SUPREME COURT OF THE STATE OF NEW YORK APPELLATE DIVISION SECOND JUDICIAL DEPARTMENT
May 5, 2009
JOSE D. BONILLA, ET AL., APPELLANTS,
DANIELLE TORTORIELLO, RESPONDENT.
In an action to recover damages for personal injuries, the plaintiffs appeal from so much of an order of the Supreme Court, Suffolk County (R. Doyle, J.), dated February 28, 2008, as granted the defendant's motion for summary judgment dismissing the complaint on the ground that none of them sustained a serious injury within the meaning of Insurance Law § 5102(d).
Published by New York State Law Reporting Bureau pursuant to Judiciary Law § 431.
This opinion is uncorrected and subject to revision before publication in the Official Reports.
WILLIAM F. MASTRO, J.P., STEVEN W. FISHER, HOWARD MILLER, THOMAS A. DICKERSON and CHERYL E. CHAMBERS, JJ.
(Index No. 6516-06)
DECISION & ORDER
ORDERED that the order is modified, on the law, by deleting the provision thereof granting that branch of the defendant's motion which was for summary judgment dismissing the complaint insofar as asserted by the plaintiff Maria Angela Joya and substituting therefor a provision denying that branch of the defendant's motion; as so modified, the order is affirmed insofar as appealed from, without costs or disbursements.

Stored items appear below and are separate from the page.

==> src/hdl/conv_params_pkg.sv <==
package conv_params_pkg;

    localparam int DATA_WIDTH  = 16;
    localparam int ACC_WIDTH   = 40;
    localparam int MAC_LATENCY = 2;     // Product stage, then sum stage.

    typedef logic signed [DATA_WIDTH-1:0] data_t;
    typedef logic signed [ACC_WIDTH-1:0]  acc_t;

    localparam acc_t data_max = acc_t'(2 ** (DATA_WIDTH - 1) - 1);

    function automatic int out_size(int ifm_size, int kernel_size);
        return ifm_size - kernel_size + 1;
    endfunction

    // Span from the oldest to the newest pixel of one window.
    function automatic int fifo_len(int ifm_size, int kernel_size);
        return (kernel_size - 1) * ifm_size + kernel_size;
    endfunction

    // Index and address width that stays legal for a count of one.
    function automatic int idx_width(int count);
        return (count > 1) ? $clog2(count) : 1;
    endfunction

endpackage

==> src/hdl/psum_accumulator.sv <==
`timescale 1ns/1ps

module psum_accumulator
    import conv_params_pkg::*;
#(
    parameter int IFM_SIZE          = 5,
    parameter int KERNEL_SIZE       = 3,
    parameter int NUMBER_OF_UNITS   = 2,
    parameter int NUMBER_OF_FILTERS = 2
)(
    input  logic clk,
    input  logic reset,
    input  logic unit_valid,
    input  logic [NUMBER_OF_UNITS*ACC_WIDTH-1:0] unit_sum,
    input  data_t bias,
    input  logic first_pass,
    input  logic last_pass,
    input  logic [idx_width(NUMBER_OF_FILTERS)-1:0] filter_index,
    output logic ofm_write_enable,
    output logic [idx_width(out_size(IFM_SIZE, KERNEL_SIZE)
                            * out_size(IFM_SIZE, KERNEL_SIZE))-1:0] ofm_write_address,
    output data_t ofm_write_data,
    output logic [idx_width(NUMBER_OF_FILTERS)-1:0] ofm_filter,
    output logic fill_tick
);

    localparam int OUT_PIXELS = out_size(IFM_SIZE, KERNEL_SIZE) * out_size(IFM_SIZE, KERNEL_SIZE);

    acc_t psum_buf [OUT_PIXELS];
    logic [idx_width(OUT_PIXELS)-1:0] psum_idx;
    acc_t unit_total, new_sum;

    function automatic data_t relu_sat(acc_t value);
        if (value < 0)
            return '0;
        if (value > data_max)
            return data_t'(data_max);
        return value[DATA_WIDTH-1:0];
    endfunction

    always_comb
    begin
        unit_total = '0;
        for (int u = 0; u < NUMBER_OF_UNITS; u++)
            unit_total = unit_total + acc_t'(unit_sum[u*ACC_WIDTH +: ACC_WIDTH]);
        new_sum = first_pass ? unit_total + acc_t'(bias) : psum_buf[psum_idx] + unit_total;
    end

    always_ff @(posedge clk)
    begin
        if (unit_valid && !last_pass)
            psum_buf[psum_idx] <= new_sum;
        if (unit_valid)
        begin
            ofm_write_address <= psum_idx;
            ofm_write_data    <= relu_sat(new_sum);
            ofm_filter        <= filter_index;
        end
    end

    // One index step per window; the index wraps at the end of every pass.
    always_ff @(posedge clk or posedge reset)
    begin
        if (reset)
        begin
            psum_idx         <= '0;
            ofm_write_enable <= 1'b0;
            fill_tick        <= 1'b0;
        end
        else
        begin
            ofm_write_enable <= unit_valid && last_pass;
            fill_tick        <= unit_valid && last_pass && (psum_idx == OUT_PIXELS - 1);
            if (unit_valid)
                psum_idx <= (psum_idx == OUT_PIXELS - 1) ? '0 : psum_idx + 1'b1;
        end
    end

endmodule

==> config.mk <==
export PLATFORM = sky130hd
export DESIGN_NAME = psum_accumulator
export DESIGN_NICKNAME = d
export VERILOG_FILES = /design/src/hdl/conv_params_pkg.sv /design/src/hdl/psum_accumulator.sv
export SDC_FILE = /design/constraint.sdc
export NUM_CORES = 1
export LEC_CHECK = 0
export BUFFER_PORTS_ARGS = -buffer_cell sky130_fd_sc_hd__buf_4
export CAP_MARGIN = 20
export CORE_ASPECT_RATIO = 0.75
export CORE_UTILIZATION = 38
export DETAILED_ROUTE_END_ITERATION = 12
export PLACE_DENSITY = 0.57
export SKIP_CTS_REPAIR_TIMING = 1
export SLEW_MARGIN = 30
export SYNTH_ARGS = -nofsm -noshare
export SYNTH_HDL_FRONTEND = slang
export SYNTH_SLANG_ARGS = --single-unit
==> constraint.sdc <==
create_clock -name clk -period 8.4 [get_ports clk]
set_input_delay 0.84 -clock clk [delete_from_list [all_inputs] [get_ports clk]]
set_output_delay 0.84 -clock clk [all_outputs]
set_load 0.1 [all_outputs]
# After elaboration in Yosys (flattened, before gate mapping)
# Memory sizes are Yosys's and may differ from the RTL's.
# Cells that the tools add are included.
[op_classes]
n_addsub = 4
n_lt_le_gt_ge = 2
n_eq_ne = 1
muxes = 13
reduce_logical = 4
[ops]
columns = ["cell", "count"]
rows = [
  ["adder 40 bit", 2],
  ["two-way mux 16 bit", 4],
  ["adder 40 x 16 -> 40 bit", 1],
  ["greater-than comparator 40 x 16 -> 1 bit (second input constant)", 1],
  ["less-than comparator 40 x 1 -> 1 bit (second input constant)", 1],
  ["two-way mux 40 bit", 1],
  ["two-way mux 1 bit", 7],
  ["adder 4 x 1 -> 4 bit (second input constant)", 1],
  ["== test 4 bit (second input constant)", 1],
  ["two-way mux 4 bit", 1],
  ["logical AND 1 bit", 3],
  ["zero test 1 bit", 1],
]
[totals]
regBits = 27
ramBits = 360
in_bits = 102
output_inout_bits = 23
elab_cells = 31
n_memories = 1
[mem_list]
columns = ["name", "words", "width", "rd", "rd_clocked_by_memory_dff", "write_ports", "line_no", "rtl"]
rows = [
  ["psum_buf", 9, 40, 1, 0, 1, "psum_accumulator.sv:29", "acc_t psum_buf [OUT_PIXELS];"],
]

# Longest topological paths before layout
# Gate-level depths: netlist of the first run.
[depth]
depth_word = 10
depth_mapped = 26
ltp_nobuf = 24

# Worst setup path before layout of the first run
# No wires, ideal clock.
[synth_timing]
path_type = "input -> register"
startpoint = "input unit_sum[0]"
endpoint = "register ofm_write_data[10], data pin"
setup_time_ps = 273
t_arrival_ps = 6270
required_time_ps = 8127
slack_ps = 1857
path_stages = 25
path_buffers = 2
path_cell_list = "ha_1 > inv_1 > fa_1 > nor2b_1 > o31a_1 > o221ai_1 > a21oi_1 > a21oi_1 > o21ai_0 > a221o_1 > a21o_1 > a21oi_1 > xnor2_1 > ha_1 > clkbuf_1 > and2_4 > a221o_1 > a211o_1 > a221oi_2 > xnor2_1 > or4_1 > or4_4 > buf_6 > nor4_2 > nor2_1"
[synth_via]
elab_chain_cells = 9
elab_cells_between_ends = 14
cone_classes = "3 x add/sub; 2 x order compare; 9 x mux"
[synth_rtl]
columns = ["item", "line_no", "rtl"]
rows = [
  ["from (decl)", "psum_accumulator.sv:14", "input logic [NUMBER_OF_UNITS*ACC_WIDTH-1:0] unit_sum,"],
  ["adder 40 bit *", "psum_accumulator.sv:45", "unit_total = unit_total + acc_t'(unit_sum[u*ACC_WIDTH +: ACC_WIDTH]);"],
  ["adder 40 bit or adder 40 x 16 -> 40 bit (tied branches)", "psum_accumulator.sv:46", "new_sum = first_pass ? unit_total + acc_t'(bias) : psum_buf[psum_idx] + unit_total;"],
  ["two-way mux 40 bit *", "psum_accumulator.sv:46", ""],
  ["via new_sum[27]", "psum_accumulator.sv:31", "acc_t unit_total, new_sum;"],
  ["greater-than comparator 40 x 16 -> 1 bit", "psum_accumulator.sv:36", "if (value > data_max)"],
  ["two-way mux 1 bit (2 in a row)", "psum_accumulator.sv:36", ""],
  ["two-way mux 1 bit", "psum_accumulator.sv:53", "if (unit_valid)"],
  ["two-way mux 16 bit", "psum_accumulator.sv:38", "return value[DATA_WIDTH-1:0];"],
  ["two-way mux 16 bit *", "psum_accumulator.sv:36", ""],
  ["to (signal assigned)", "psum_accumulator.sv:56", "ofm_write_data <= relu_sat(new_sum);"],
  ["to (decl)", "psum_accumulator.sv:22", "output data_t ofm_write_data,"],
]
# Mark *: on every way through the listed nets, which the timed path passes. The rest lies on a longest branch. The select of a mux whose other input is x is not followed.
# A chain may end at the register's enable or synchronous reset.

# Final worst setup path of the first run
[layout_timing]
startpoint = "input unit_sum[0]"
endpoint = "register ofm_write_data[1], data pin"
# The elaborated chain is that of the path after synthesis.

==> results.txt, run 1 <==
The run finished with clean final reports. The arrival time reported for the critical path endpoint came out at between 7 and 8 ns. In the final layout, the share of cells above drive strength 1 is 0.199. The number of maximum-capacitance violations is 0. Of the synthesized area, sequential elements account for 0.585. The average instance area after synthesis came out at about 14 µm².

The instance count of the mapped netlist came out at between 1k and 1.5k. The tightest min-delay check is of the input pin to asynchronous set/reset pin type. The part of the total power dissipated in sequential elements came out at 0.376. The worst-case vdd ir drop is between 0.00015 and 0.0002 V. Once layout is done, the placed cells without fillers occupy approximately 23000 µm².

0 antenna diodes ended up in the layout. The via count of the first global-routing pass came to 12.6k. The number of cells on the worst reg-to-reg path is 18. The number of detailed-route iterations in the first pass is 5. Hold is met by ~0.22 ns. The wire length after detailed routing came out at ~53000 µm. For this design the total switching power over the nets is 3.32 mW. The number of synthesized flops with an enable pin came out at 381. At the pin with the least slew margin, the transition time is around 0.96 ns. The data required time at the worst endpoint came out at between 8 and 9 ns. The commonest register cell after synthesis is edfxtp_1. The count of input and output buffers came out at about 120. Yosys printed 0 warnings. The internal power component came out at between 4 and 5 mW. The leakage power of the design is between 7 and 8 nW. The endpoint identified for the worst register-to-register timing path is ofm_write_data[1]. The synthesized net count is 1641.

The setup path with the least slack is of type input pin to flop. The CTS clock-pin slew for the worst setup and hold paths is approximately 0.060 ns. The clock latency at the later pin of the worst-skew pair is approximately 0.54 ns. Among all stages on the critical path, the largest delay is contributed by or4bb_1. The total clock buffers created by CTS came out at 38. The routability congestion estimate from global placement came out at between 0.8 and 0.9.

The area fraction of the dominant cell type after synthesis is 0.577. The portion of the clock cycle consumed by the worst path in the final layout came out at 0.879. The via density per instance is around 5.7. For this run, the top clock speed supported by timing is 0.135 GHz. The die footprint is approximately 53000 µm². After synthesis the cells add up to about 20000 µm².

The core outline area came out at about 52000 µm². The largest area contributor in the synthesized netlist is edfxtp_1. The DRC violations left came out at 0.

After detailed placement, the total cell area comes to 21500 µm². The area growth from synthesis to layout is 14.5%. The total global routing track utilization came out at 0.197. By instance count, the leading cell after synthesis is edfxtp_1. The total grt overflow is 0. The clock tree from TritonCTS is built. Between clock sinks in the finished design, the worst skew comes to between 0.015 and 0.02 ns.

Of the total power, the share spent switching nets is 0.399. The register bit total from synthesis came out at between 300 and 400. The remaining antenna violation count after routing came out at 0. Entering global routing, the biggest net connects 53 pins. The count of cell types in the netlist is 79. The number of levels in the clock H-tree is 2. In the post-synthesis netlist, the biggest area contributors are edfxtp_1 (58%), mux4_2 (9.1%), ha_1 (5.2%). The non-filler instance count after layout is about 2.3k. The final setup slack of the worst path came out at just over 1 ns.

The time the final worst path needs with I/O delays and setup came out at 7.38 ns. Detailed placement finished with a half-perimeter wire length of 33900 µm. Setup repair after global routing left no endpoint under its margin. The starting utilization of the core area came out at 0.385. The proportion of register bits with asynchronous set or reset after synthesis came out at 0.0155.

The wire length of the first global-routing pass came out at 78100 µm. The critical path launch point is unit_sum[0]. The worst max-slew margin expressed relative to the limit came out at 0.356. The total count of hold-check failures in the final report is 0. The power per cell area is around 370 nW/µm².

Once placement completed, the tool counted placed cells totaling between 2k and 2.5k. The share of power burned in the clock network is 0.185. Traced cell by cell, the critical path runs through buf_4 -> ha_1 -> inv_1 -> fa_1 -> nor2b_1 -> o31a_1 -> o221ai_1 -> a2111oi_0 -> nor3_1 -> buf_4 -> a21oi_1 -> o311ai_0 -> a21boi_0 -> ha_1 -> a21o_1 -> a2111oi_0 -> and3_1 -> o211ai_1 -> and4b_1 -> or3_1 -> or4bb_1 -> nor3_2 -> a21oi_1. The final route contains approximately 13k vias. The clock sink count is 387. The worst slack at placement is ~0.54 ns.

The initial antenna violation count is 0. The clock root buffer master is clkbuf_16. The startpoint of the lowest-slack register-to-register path is psum_idx[0].

The number of fill cells in the layout came out at roughly 4.7k. The worst-case register-to-register setup slack came out at approximately 1.8 ns. The x dimension of the die came out at approximately 270 µm. Power comes to 8.31 mW. The largest fanout of any net on the critical path is 12. The number of violations reported at the end of detailed-routing iteration 0 is roughly 1.1k. The final-report max-slew violation count came out at 0. The most critical setup path has its endpoint at ofm_write_data[1]. The detail-routed net length per standard cell is between 20 and 25 µm. The net count of the finished layout is 1757. On the worst path, the slowest cell contributes a delay of just under 0.9 ns.

The worst setup path is launched from an input pin. The maximum root-to-sink buffer count came out at 3. The setup-violating endpoint count in the final report came out at 0. The number of top-level pins is between 100 and 150. Measured on the finished design, the core utilization comes to 0.440. The number of placement rows came out at 72. Measured along the y axis, the die boundary spans 200 µm. Counting instances in the post-synthesis netlist gives the leading cell types as edfxtp_1 (381), a21oi_1 (115), nor2_1 (101). Adding up every negative setup slack in the final design gives 0 ns. STA classifies the critical path endpoint as a flop. The share of total power dissipated in combinational logic is 0.439.
-- worst min path at each step --
stage	startpoint	endpoint	slack, ns
6_report	reset	ofm_write_enable	0.22
5_1_grt	reset	ofm_write_enable	0.22
4_1_cts	reset	ofm_write_enable	0.20
3_5_place_dp	reset	ofm_write_enable	0.77
3_3_place_gp	reset	ofm_write_enable	0.77
2_1_floorplan	psum_idx[2]	ofm_write_address[2]	0.42
-- power by group through the flow --
stage | clock network [mW] | logic (mW) | registers [mW]
final | 1.54 | 3.65 | 3.13
after global placement | 0 | 3.50 | 3.20
after CTS | 1.56 | 3.59 | 3.16
after detailed placement | 0 | 3.58 | 3.20
after floorplan | 0 | 2.29 | 3.37
after global routing | 1.63 | 3.96 | 3.15
-- area by class of cell --
type | count | area [µm²] | area share
sequential | 387 | 11600 | 0.511
multi-input combinational | 958 | 7880 | 0.347
clock inverter | 15 | 86.3 | 0.00381
timing repair buffer | 140 | 1080 | 0.0477
tap | 703 | 880 | 0.0388
inverter | 46 | 173 | 0.00761
clock buffer | 47 | 985 | 0.0434
-- sequential cells by signal (all words and copies together), names as in the netlist --
name / count
ofm_write_address: 4
ofm_write_data: 16
fill_tick: 1
ofm_filter: 1
ofm_write_enable: 1
psum_idx: 4
psum_buf: 360
-- layer usage --
layer	wire length (µm)	track usage	vias to the layer above
li1	-	-	5953
met4	1000	0.0424	0
met3	2710	0.0265	73
met2	24600	0.321	354
met1	24200	0.283	6605
met5	0	0	-
-- worst max-delay path, delay by kind of cell --
kind / cells / cell delay, ns
and+or+nand+nor: 7 / 2.55
AOI/OAI and AO/OA: 10 / 2.93
buffers and inverters: 3 / 0.31
adders and majority gates: 3 / 1.00
-- layout by cell type, fill, tap and decap left out, types with 28 or more instances in the layout --
cell type  count
edfxtp_1     381
buf_4        137
a21oi_1      115
nor2_1       101
nand2_1       84
ha_1          82
mux4_2        80
o21ai_0       76
inv_1         46
mux2i_1       42
clkbuf_16     38
xnor2_1       35
a21o_1        28
-- cells by family after synthesis --
logic type | after synthesis | synth area share
compound gates | 357 | 0.115
xor+xnor | 52 | 0.0237
mux | 122 | 0.112
flops | 387 | 0.585
simple gates | 342 | 0.0889
other cells | 1 | 0.000189
fa+ha+maj | 84 | 0.0538
buf+inv | 110 | 0.0217
(Power assumes the default switching activity.)
==> run 2, diff against run 1 <==
Settings changed: CORE_UTILIZATION 38 to 30, PLACE_DENSITY 0.57 to 0.48.
==> run 2 against run 1 <==
  * Utilization is 8.6 points lower
  * Global-route usage is 3.0 points lower
  * Final cell count is 8.0% higher
  * Sequential cell count stayed put
  * Die area is 26% higher
  * Sequential power is 2% higher
  * Combinational power is 2% higher
  * Fmax is 3.5% lower
  * Clock power is 11% higher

The Supreme Court properly determined that the defendant met her prima facie burden of showing that none of the plaintiffs sustained a serious injury within the meaning of Insurance Law § 5102(d) as a result of the subject accident (see Toure v Avis Rent A Car Sys., 98 NY2d 345; Gaddy v Eyler, 79 NY2d 955, 956-957). In opposition, the plaintiffs failed to raise a triable issue of fact as to whether the plaintiffs Jose D. Bonilla and Maria C. Joya sustained serious injuries within the meaning of the no-fault statute. The plaintiffs principally relied upon the affirmations of their treating physician, Dr. Joseph Perez; however neither Dr. Perez nor those plaintiffs provided an adequate explanation for the lengthy gaps in their treatment (see Pommells v Perez, 4 NY3d 566; see also McNeil v Dixon, 9 AD3d 481; Sibrizzi v Davis, 7 AD3d 691).
As to the plaintiff Maria Angela Joya (hereinafter Maria Angela), the affirmation of Dr. Perez was sufficient to raise a triable issue of fact. Dr. Perez opined, based on his contemporaneous and most recent examinations of Maria Angela, as well as upon his review of her magnetic resonance imaging report, which showed, inter alia, bulging discs at T1-2, T6-7 and T11-12, that Maria Angela's thoracic injuries and observed range of motion limitations were permanent and causally related to the subject accident. He also opined that Maria Angela sustained a significant limitation of use of her thoracic spine. This submission was sufficient to raise a triable issue of fact as to whether, as a result of the subject accident, Maria Angela sustained a serious injury to her thoracic spine under the significant limitation of use or the permanent consequential limitation of use categories of Insurance Law § 5102(d) (see Williams v Clark, 54 AD3d 942; Casey v Mas Transp., Inc., 48 AD3d 610; Green v Nara Car & Limo, Inc., 42 AD3d 430; Francovig v Senekis Cab Corp., 41 AD3d 643, 644-645; Acosta v Rubin, 2 AD3d 657).
Contrary to the determination of the Supreme Court, Maria Angela provided an adequate explanation for the lengthy gap in her treatment history. Dr. Perez stated in his affirmation that in early June 2005 he concluded that she had reached her maximum medical improvement and advised her that any further treatment at that time would have been merely palliative in nature (see Pommells v Perez, 4 NY3d at 577; see also Shtesl v Kokoros, 56 AD3d 544, 546-547).
MASTRO, J.P., FISHER, MILLER, DICKERSON and CHAMBERS, JJ., concur.